__Saved data entries__

`config.mk`:
```
export PLATFORM = sky130hd
export DESIGN_NAME = vga_timing
export DESIGN_NICKNAME = d
export VERILOG_FILES = /design/src/rtl/vga_timing.sv
export SDC_FILE = /design/constraint.sdc
export NUM_CORES = 1
export LEC_CHECK = 0
export BUFFER_PORTS_ARGS = -buffer_cell sky130_fd_sc_hd__buf_2
export CAP_MARGIN = 30
export CORE_UTILIZATION = 59
export DETAILED_ROUTE_END_ITERATION = 10
export PLACE_DENSITY = 0.93
export REMOVE_ABC_BUFFERS = 1
export SLEW_MARGIN = 0
export SYNTH_ARGS = -nofsm -noshare
export SYNTH_HDL_FRONTEND = slang
export SYNTH_SLANG_ARGS = --single-unit
```
`constraint.sdc`:
```
create_clock -name clk -period 6.9 [get_ports clk]
set_clock_uncertainty 0.05 [all_clocks]
set_input_delay 0.345 -clock clk [delete_from_list [all_inputs] [get_ports clk]]
set_output_delay 0.345 -clock clk [all_outputs]
set_load 0.005 [all_outputs]
```
`src/rtl/vga_timing.sv`:
```
// rtl/vga_timing.sv - VGA raster counters with registered, zero-skew sync/blank flags
// Flags and frame_end are computed from next-state counts so they line up with the count they describe.
module vga_timing #(
  parameter int H_VIS = 800,
  parameter int H_FP  = 40,
  parameter int H_SW  = 128,
  parameter int H_BP  = 88,
  parameter int V_VIS = 600,
  parameter int V_FP  = 1,
  parameter int V_SW  = 4,
  parameter int V_BP  = 23
) (
  input  logic        clk,
  input  logic        rst,
  input  logic        pix_en,
  output logic [10:0] hcount_out,
  output logic [10:0] vcount_out,
  output logic        h_sync_out,
  output logic        v_sync_out,
  output logic        h_blank_out,
  output logic        v_blank_out,
  output logic        frame_end_out
);

  localparam int H_TOT = H_VIS + H_FP + H_SW + H_BP;
  localparam int V_TOT = V_VIS + V_FP + V_SW + V_BP;

  localparam logic [10:0] H_LAST   = 11'(H_TOT - 1);
  localparam logic [10:0] V_LAST   = 11'(V_TOT - 1);
  localparam logic [10:0] H_BLK    = 11'(H_VIS);
  localparam logic [10:0] H_SYNC_S = 11'(H_VIS + H_FP);
  localparam logic [10:0] H_SYNC_E = 11'(H_VIS + H_FP + H_SW);
  localparam logic [10:0] V_BLK    = 11'(V_VIS);
  localparam logic [10:0] V_SYNC_S = 11'(V_VIS + V_FP);
  localparam logic [10:0] V_SYNC_E = 11'(V_VIS + V_FP + V_SW);

  logic [10:0] r_hcount, r_vcount;
  logic        r_h_sync, r_v_sync, r_h_blank, r_v_blank, r_frame_end;

  logic [10:0] w_h_next, w_v_next;
  logic        w_h_last, w_v_last;

  assign w_h_last = (r_hcount == H_LAST);
  assign w_v_last = (r_vcount == V_LAST);

  always_comb begin
    w_h_next = r_hcount;
    w_v_next = r_vcount;
    if (pix_en) begin
      if (w_h_last) begin
        w_h_next = 11'd0;
        w_v_next = w_v_last ? 11'd0 : r_vcount + 11'd1;
      end else begin
        w_h_next = r_hcount + 11'd1;
      end
    end
  end

  always_ff @(posedge clk) begin
    if (rst) begin
      r_hcount    <= 11'd0;
      r_vcount    <= 11'd0;
      r_h_sync    <= 1'b0;
      r_v_sync    <= 1'b0;
      r_h_blank   <= 1'b0;
      r_v_blank   <= 1'b0;
      r_frame_end <= 1'b0;
    end else begin
      r_hcount    <= w_h_next;
      r_vcount    <= w_v_next;
      r_h_blank   <= (w_h_next >= H_BLK);
      r_h_sync    <= (w_h_next >= H_SYNC_S) && (w_h_next < H_SYNC_E);
      r_v_blank   <= (w_v_next >= V_BLK);
      r_v_sync    <= (w_v_next >= V_SYNC_S) && (w_v_next < V_SYNC_E);
      // Pulse only on the advance that lands on the final pixel, so a stalled last pixel does not stretch it.
      r_frame_end <= pix_en && (w_h_next == H_LAST) && (w_v_next == V_LAST);
    end
  end

  assign hcount_out    = r_hcount;
  assign vcount_out    = r_vcount;
  assign h_sync_out    = r_h_sync;
  assign v_sync_out    = r_v_sync;
  assign h_blank_out   = r_h_blank;
  assign v_blank_out   = r_v_blank;
  assign frame_end_out = r_frame_end;

endmodule

```
==> metrics.txt, run 1 <==
Slew headroom 67.0%; Skew-Pair Late Insertion Delay 330 ps; nets 226; Row Count 18; final wirelength 3820 µm; CTS sink cnt 27; XOR/XNOR Fraction of Synth Area 7.69%; class of the worst hold path in -> reg; port buffer count 29; Max Cap Violations 0; WS Path Type reg -> reg; GRT Resource Usage Total 26.6%; Slew @ Worst Pin 496 ps; Max rail drop VDD 0.000113 V; # setup viols final 0; compound-gate portion of the synthesized area 14.6%; Starting Density 63.2%; TritonCTS clock tree built; arrival time worst endpoint 3490 ps; Post-CTS Setup Inserts 0; Final Max Slew Viols 0; die span in y 54 µm; grt ovf 0; asr flop ratio synth 0%; DRT iter0 DRCs 50; Num CTS Buffers 3; H-tree Lvls 1; first-pass GRT wire length 5680 µm; Clock Tree Root clkbuf_4; post-cts gate resize count 0; number of fill cells in the layout 204; vias in the first global route 1321; leakage 0.664 nW; die width 54 µm; Ant. Diodes 0; period utilisation layout 47.6%; final hold violations 0; post-synth top area share 33.9%; Syn. warnings 0; mux contribution to synthesized area 1.88%; CTS max path bufs 2; Residual DRC 0; Final Wtd Congestion 0.893; Area Overhead vs Synth 10.4%; Pwr Density 138 nW/µm²; crit path max fanout 16; CP endpoint kind flop; CP Data Required Time 7110 ps; RSZ-0062 raised after global routing false; synthesized area 1600 µm²; Synth area leader dfxtp_1; simple-gate area share of the yosys netlist 35.7%; largest net degree at the start of global routing 25; antenna-violating nets left 0; via/cell ratio 6.38; DR vias 1595; Syn Area/Cell 7.98 µm²; CORE AREA 2520 µm²; Finished Core Util 69.8%; clock slew at reported path FFs 150 ps; setup TNS 0 ps; top_reg_cell synth dfxtp_1; Post-Synth Adder-Cell Area 1.57%; die footprint 2920 µm²; Post-synth EDFFs 0; I/O pin cnt 30; Gate Count Post-Synth 200; largest family of logic cells by synthesized area simple AND/OR/NAND/NOR gates; status finished clean; Initial DRT Pass Iterations 4; f_max 305 MHz; initial antenna violation count 0; DP HPWL 2680 µm; total power 0.243 mW; largest cells by area after synthesis dfxtp_1, xnor2_1, nor2_1, a21oi_1, or3_1; most frequent cells in the layout buf_2, dfxtp_1, nor2_1; startpoint types flop; post-layout min period 3280 ps; Seq cells post-synth 27; post-synthesis sequential area ratio 33.9%; cts hold-fix bufs 0; commonest non-fill, non-tap cell in the layout buf_2; post-synthesis cell type count 46; WL per Instance 15.3 µm; layout cells sized above 1 18.2%
## per-layer routing
metal	GRT usage, %	part of all wire, %	up-vias
met3	3.11	5.9	6
met5	0	0	-
met4	12.8	1.0	0
met2	45.7	51	61
li1	-	-	777
met1	32.8	42	751
## state kept, by name (all words and copies together), names as in the netlist
name / cells
hcount_out: 11
vcount_out: 11
frame_end_out: 1
h_blank_out: 1
h_sync_out: 1
v_blank_out: 1
v_sync_out: 1
## path summary, 6_finish.rpt
| kind | startpoint | to | depth (start not counted) | slack [ps] |
|---|---|---|---|---|
| worst max-delay path | hcount_out[0] | frame_end_out | 7 | 3620 |
| worst min-delay path | pix_en | hcount_out[1] | 3 | 320 |
| worst max register to register | hcount_out[0] | frame_end_out | 7 | 3620 |
| worst min register to register | vcount_out[1] | vcount_out[1] | 2 | 520 |
## through the flow
step | instance area [µm²] | std cells | setup WS (ps) | hold WS (ps)
4_1_cts | 1750 | 249 | 3590 | 323
3_5_place_dp | 1720 | 245 | 3590 | 483
2_1_floorplan | 1530 | 185 | 3660 | 364
5_1_grt | 1760 | 250 | 3450 | 327
3_3_place_gp | 1720 | 245 | 3810 | 483
6_report | 1760 | 250 | 3620 | 322
## where the power goes
part           leakage (nW)  switching [mW]  internal, mW  total, mW
Sequential            0.218         0.00306         0.158      0.161
Combinational         0.432         0.00664       0.00459     0.0112
Clock                0.0139          0.0484        0.0222     0.0706
Total                 0.664          0.0581         0.185      0.243
## Yosys cell counts, types with 3 or more instances
library cell / number
nor3_1: 10
nand2b_1: 4
mux2i_1: 3
and3_1: 4
nor2_1: 24
nand2_1: 11
nand3_1: 7
o21ai_0: 9
and4_1: 3
nand4_1: 7
dfxtp_1: 27
xor2_1: 3
or3_1: 9
xnor2_1: 11
nor4_1: 5
clkbuf_1: 11
a21oi_1: 12
a31oi_1: 4
## kinds of logic (layout without fill, tap and decap cells)
kind of cell / Yosys count / in the layout
XOR/XNOR: 14 / 14
AO/OA/AOI/OAI: 37 / 37
adder cells (fa/ha/maj): 2 / 2
AND/OR/NAND/NOR: 100 / 100
flip-flops: 27 / 27
buffers and inverters: 17 / 37
multiplexers: 3 / 3
## critical path, cell delays in order, from the launching register on
cell,delay [ps]
dfxtp_1,460
ha_1,220
nand4_1,370
or4_1,870
or3_1,430
a21o_1,190
or3_1,360
nor4b_2,260
## cell type report
class,count,area (µm²),share of cell area [%]
multi-input cells,156,986,56.0
flip-flops and latches,27,541,30.7
repair buffers,31,160,9.09
well taps,30,37.5,2.13
clock buffers,3,22.5,1.28
clock inverters,1,7.51,0.426
inverters,2,7.51,0.426
No activity file was read; power rests on OpenSTA's default activity.
==> inputs of run 2 (changes only) <==
--- a/config.mk
+++ b/config.mk
@@ -5,11 +5,12 @@
 export SDC_FILE = /design/constraint.sdc
 export NUM_CORES = 1
 export LEC_CHECK = 0
+export ABC_AREA = 1
 export BUFFER_PORTS_ARGS = -buffer_cell sky130_fd_sc_hd__buf_2
 export CAP_MARGIN = 30
-export CORE_UTILIZATION = 59
+export CORE_UTILIZATION = 56
 export DETAILED_ROUTE_END_ITERATION = 10
-export PLACE_DENSITY = 0.93
+export PLACE_DENSITY = 0.89
 export REMOVE_ABC_BUFFERS = 1
 export SLEW_MARGIN = 0
 export SYNTH_ARGS = -nofsm -noshare
==> constraint.sdc (replaced) <==
create_clock -name clk -period 3.3 [get_ports clk]
set_clock_uncertainty 0.05 [all_clocks]
set_input_delay 0.165 -clock clk [delete_from_list [all_inputs] [get_ports clk]]
set_output_delay 0.165 -clock clk [all_outputs]
set_load 0.005 [all_outputs]
==> run 2 against run 1 <==
Compared with the run above: die area increased by 16%; combinational power increased to 2.5 times the previous value; routed wire length increased by 10%; hold slack got worse by 120 ps; non-clock buffer count decreased by 2; clock-buffer cell count unchanged; fmax increased by 56%; cell count increased by 44%; sequential power increased by 110%; core utilization decreased by 4.5 points; critical path depth increased by 5; critical path type unchanged.
==> metrics.txt, run 2 <==
Clock Tree Root clkbuf_4; worst-path cell chain ha_1, nand3_2, inv_2, nand3_1, nor2_2, nand3_1, nand2_1, nand3_2, a21oi_2, nand2_1, a21oi_1, nor2_1; slowest CP cell dfxtp_1; status finished clean; Residual DRC 0 (unchanged); largest cells by area after synthesis dfxtp_1, nand2_1, nor2_1, nand3_1, inv_1; final hold violations 0 (unchanged); synthesized area 1770 µm² (+11%); commonest non-fill, non-tap cell in the layout nand2_1; Post-CTS Setup Inserts 0 (unchanged); DP HPWL 3160 µm (+18%); die width 58.3 µm (+7.9%); WHS Endpoint hcount_out[3]; DRT iter0 DRCs 126 (+150%); I/O pin cnt 30 (unchanged); worst reg2reg endpoint v_blank_out; setup TNS 0 ps (unchanged); final wirelength 4200 µm (+10%); post-layout instance area 1980 µm² (+12%); TritonCTS clock tree built; Seq cells post-synth 27 (unchanged); CP endpoint kind flop; most frequent cells in the layout nand2_1, nor2_1, inv_1; WL per Instance 11.7 µm (-23%); period utilisation layout 63.9% (+16 points); H-tree Lvls 1 (unchanged); Skew-Pair Late Insertion Delay 330 ps (about the same); f_max 474 MHz (+56%); Syn Area/Cell 6.18 µm² (-23%); number of fill cells in the layout 288 (+41%); total power 0.506 mW (+110%); Final Wtd Congestion 0.986 (+10%); CTS sink cnt 27 (unchanged); Post-synth EDFFs 0 (unchanged); port buffer count 29 (unchanged); worst path bufs/invs 1 (+1); count leader, synth nand2_1; Max rail drop VDD 0.000212 V (+86%); Starting Density 58.6% (-4.7 points); Post-synth top cells nand2_1, nor2_1, inv_1; leakage 0.941 nW (+42%); placed cell area 1950 µm² (+13%); FF-to-FF path depth 12 (+5); Initial DRT Pass Iterations 4 (unchanged); CP max stage delay 420 ps (-450 ps); grt ovf 0 (unchanged); DR vias 1872 (+17%); Gate Count Post-Synth 287 (+44%); fin worst setup slack 1190 ps (-2430 ps); layout cells sized above 1 21.0% (+2.8 points); class of the worst hold path in -> reg; antenna-violating nets left 0 (unchanged); largest net degree at the start of global routing 27 (+8.0%); Num CTS Buffers 3 (unchanged); CORE AREA 3030 µm² (+20%); die span in y 58.3 µm (+7.9%); initial antenna violation count 0 (unchanged); pre-CTS WS 1270 ps (-2330 ps); clock slew at reported path FFs 150 ps (about the same); hold depth 2 (-1); post-synthesis sequential area ratio 30.5% (-3.4 points); post-synth top area share 30.5% (-3.4 points); vias in the first global route 1577 (+19%); Synth area leader dfxtp_1; top_reg_cell synth dfxtp_1; Finished Core Util 65.4% (-4.5 points); # setup viols final 0 (unchanged); crit path max fanout 6 (-10); Final Max Slew Viols 0 (unchanged); asr flop ratio synth 0% (unchanged); Register-to-Register Setup Slack 1190 ps (-2430 ps); Area Overhead vs Synth 11.6%; die footprint 3390 µm² (+16%); hold path startpoint rst; CP Data Required Time 3470 ps (-3640 ps); Syn. warnings 0 (unchanged); arrival time worst endpoint 2280 ps (-1210 ps); Worst path depth 12 (+5); RSZ-0062 raised after global routing false; first-pass GRT wire length 6950 µm (+22%); Max Cap Violations 0 (unchanged); Pwr Density 256 nW/µm² (+86%); startpoint types flop; Worst path top cell family by delay simple AND/OR/NAND/NOR gates; post-synthesis cell type count 28 (-39%); Ant. Diodes 0 (unchanged); cts hold-fix bufs 0 (unchanged); CTS max path bufs 2 (unchanged); via/cell ratio 5.21 (-18%); Slew headroom 68.5% (+1.5 points); reg-to-reg critical path startpoint hcount_out[0]; nets 321 (+42%); post-layout min period 2110 ps (-1170 ps); post-cts gate resize count 0 (unchanged); WS Path Type reg -> reg; Slew @ Worst Pin 472 ps (-23.2 ps); GRT Resource Usage Total 26.5% (-0.19 points); Row Count 20 (+2)
[run 2: worst max path at each step]
stage	endpoint	start	slack (ps)
floorplan	v_sync_out	hcount_out[0]	1530
global placement	v_blank_out	hcount_out[0]	1250
detailed placement	v_blank_out	hcount_out[0]	1270
CTS	v_blank_out	hcount_out[0]	1220
global route	v_sync_out	hcount_out[0]	1010
finish	v_blank_out	hcount_out[0]	1190
[run 2: layout make-up]
cell class	instances	area, µm²	area share [%]
clock buffers	3	22.5	1.14
flip-flops and latches	27	541	27.3
well taps	44	55.1	2.78
multi-input cells	212	1050	53.0
clock inverters	1	5.00	0.253
repair buffers	29	145	7.33
inverters	43	161	8.15
[run 2: layer usage]
| metal | global-route usage [%] | share of wire [%] |
|---|---|---|
| met1 | 38.6 | 48 |
| met2 | 37.6 | 44 |
| met3 | 4.02 | 6.4 |
| met4 | 13.3 | 1.8 |
| met5 | 0 | 0 |
[run 2: worst reg2reg max path, delay by kind of cell, from the launching register on]
kind | cells | cell delay, ps
buf+inv | 1 | 140
fa+ha+maj | 1 | 230
simple gates | 8 | 870
compound gates | 2 | 290
flops | 1 | 420
[run 2: power breakdown]
part	internal [mW]	leakage, nW	switching [mW]	total (mW)
logic	0.00832	0.705	0.0199	0.0282
registers	0.329	0.218	0.00360	0.332
clock network	0.0455	0.0177	0.100	0.146
total	0.383	0.941	0.124	0.506
[run 2: stage by stage]
stage	hold WS, ps	std cells
final	206	359
after global routing	205	359
after CTS	203	359
after detailed placement	477	355
after global placement	461	355
after floorplan	184	282
[run 2: cell families after synthesis]
kind of cell / share of synthesized area [%]
xor gates and xnor gates: 2.96
and+or+nand+nor: 48.7
DFF: 30.5
AOI/OAI and AO/OA: 6.14
adders and majority gates: 1.41
buffers and inverters: 10.3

__Task item__
Above are some records; copy exactly the lines from the one with "inverters,2,7.51,0.426" through the one with "run 2 against", both included, and no others.

__Written reply__
inverters,2,7.51,0.426
No activity file was read; power rests on OpenSTA's default activity.
==> inputs of run 2 (changes only) <==
--- a/config.mk
+++ b/config.mk
@@ -5,11 +5,12 @@
 export SDC_FILE = /design/constraint.sdc
 export NUM_CORES = 1
 export LEC_CHECK = 0
+export ABC_AREA = 1
 export BUFFER_PORTS_ARGS = -buffer_cell sky130_fd_sc_hd__buf_2
 export CAP_MARGIN = 30
-export CORE_UTILIZATION = 59
+export CORE_UTILIZATION = 56
 export DETAILED_ROUTE_END_ITERATION = 10
-export PLACE_DENSITY = 0.93
+export PLACE_DENSITY = 0.89
 export REMOVE_ABC_BUFFERS = 1
 export SLEW_MARGIN = 0
 export SYNTH_ARGS = -nofsm -noshare
==> constraint.sdc (replaced) <==
create_clock -name clk -period 3.3 [get_ports clk]
set_clock_uncertainty 0.05 [all_clocks]
set_input_delay 0.165 -clock clk [delete_from_list [all_inputs] [get_ports clk]]
set_output_delay 0.165 -clock clk [all_outputs]
set_load 0.005 [all_outputs]
==> run 2 against run 1 <==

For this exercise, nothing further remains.